- Work to complete: Retype exactly the lines below, beginning with the first and ending with the line where "clock network [uW]" appears.

- Entries provided:
··········

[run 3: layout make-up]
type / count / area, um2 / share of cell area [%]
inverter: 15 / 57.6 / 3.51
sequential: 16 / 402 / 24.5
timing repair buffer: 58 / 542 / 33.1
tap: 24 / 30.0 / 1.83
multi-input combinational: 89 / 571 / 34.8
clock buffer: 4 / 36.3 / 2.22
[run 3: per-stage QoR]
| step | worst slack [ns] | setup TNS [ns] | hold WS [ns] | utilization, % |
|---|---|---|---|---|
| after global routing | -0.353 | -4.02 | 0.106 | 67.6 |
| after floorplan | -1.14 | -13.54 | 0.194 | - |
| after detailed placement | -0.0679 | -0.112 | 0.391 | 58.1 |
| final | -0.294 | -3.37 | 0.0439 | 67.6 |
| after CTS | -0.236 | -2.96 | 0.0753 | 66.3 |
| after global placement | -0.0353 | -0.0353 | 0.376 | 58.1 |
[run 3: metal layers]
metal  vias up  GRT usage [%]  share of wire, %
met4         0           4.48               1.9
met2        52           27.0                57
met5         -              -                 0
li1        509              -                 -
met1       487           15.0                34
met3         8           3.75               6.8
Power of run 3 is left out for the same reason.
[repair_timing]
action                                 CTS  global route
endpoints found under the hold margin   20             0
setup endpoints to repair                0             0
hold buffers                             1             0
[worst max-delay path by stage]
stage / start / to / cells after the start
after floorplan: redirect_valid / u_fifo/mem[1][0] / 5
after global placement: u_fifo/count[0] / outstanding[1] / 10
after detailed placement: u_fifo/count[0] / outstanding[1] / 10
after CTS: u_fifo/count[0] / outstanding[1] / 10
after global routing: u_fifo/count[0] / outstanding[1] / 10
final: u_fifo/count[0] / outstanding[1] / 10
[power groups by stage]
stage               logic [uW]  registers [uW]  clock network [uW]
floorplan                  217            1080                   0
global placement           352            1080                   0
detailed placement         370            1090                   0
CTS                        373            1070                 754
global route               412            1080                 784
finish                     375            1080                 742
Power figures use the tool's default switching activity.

··········

- Reply:
[run 3: layout make-up]
type / count / area, um2 / share of cell area [%]
inverter: 15 / 57.6 / 3.51
sequential: 16 / 402 / 24.5
timing repair buffer: 58 / 542 / 33.1
tap: 24 / 30.0 / 1.83
multi-input combinational: 89 / 571 / 34.8
clock buffer: 4 / 36.3 / 2.22
[run 3: per-stage QoR]
| step | worst slack [ns] | setup TNS [ns] | hold WS [ns] | utilization, % |
|---|---|---|---|---|
| after global routing | -0.353 | -4.02 | 0.106 | 67.6 |
| after floorplan | -1.14 | -13.54 | 0.194 | - |
| after detailed placement | -0.0679 | -0.112 | 0.391 | 58.1 |
| final | -0.294 | -3.37 | 0.0439 | 67.6 |
| after CTS | -0.236 | -2.96 | 0.0753 | 66.3 |
| after global placement | -0.0353 | -0.0353 | 0.376 | 58.1 |
[run 3: metal layers]
metal  vias up  GRT usage [%]  share of wire, %
met4         0           4.48               1.9
met2        52           27.0                57
met5         -              -                 0
li1        509              -                 -
met1       487           15.0                34
met3         8           3.75               6.8
Power of run 3 is left out for the same reason.
[repair_timing]
action                                 CTS  global route
endpoints found under the hold margin   20             0
setup endpoints to repair                0             0
hold buffers                             1             0
[worst max-delay path by stage]
stage / start / to / cells after the start
after floorplan: redirect_valid / u_fifo/mem[1][0] / 5
after global placement: u_fifo/count[0] / outstanding[1] / 10
after detailed placement: u_fifo/count[0] / outstanding[1] / 10
after CTS: u_fifo/count[0] / outstanding[1] / 10
after global routing: u_fifo/count[0] / outstanding[1] / 10
final: u_fifo/count[0] / outstanding[1] / 10
[power groups by stage]
stage               logic [uW]  registers [uW]  clock network [uW]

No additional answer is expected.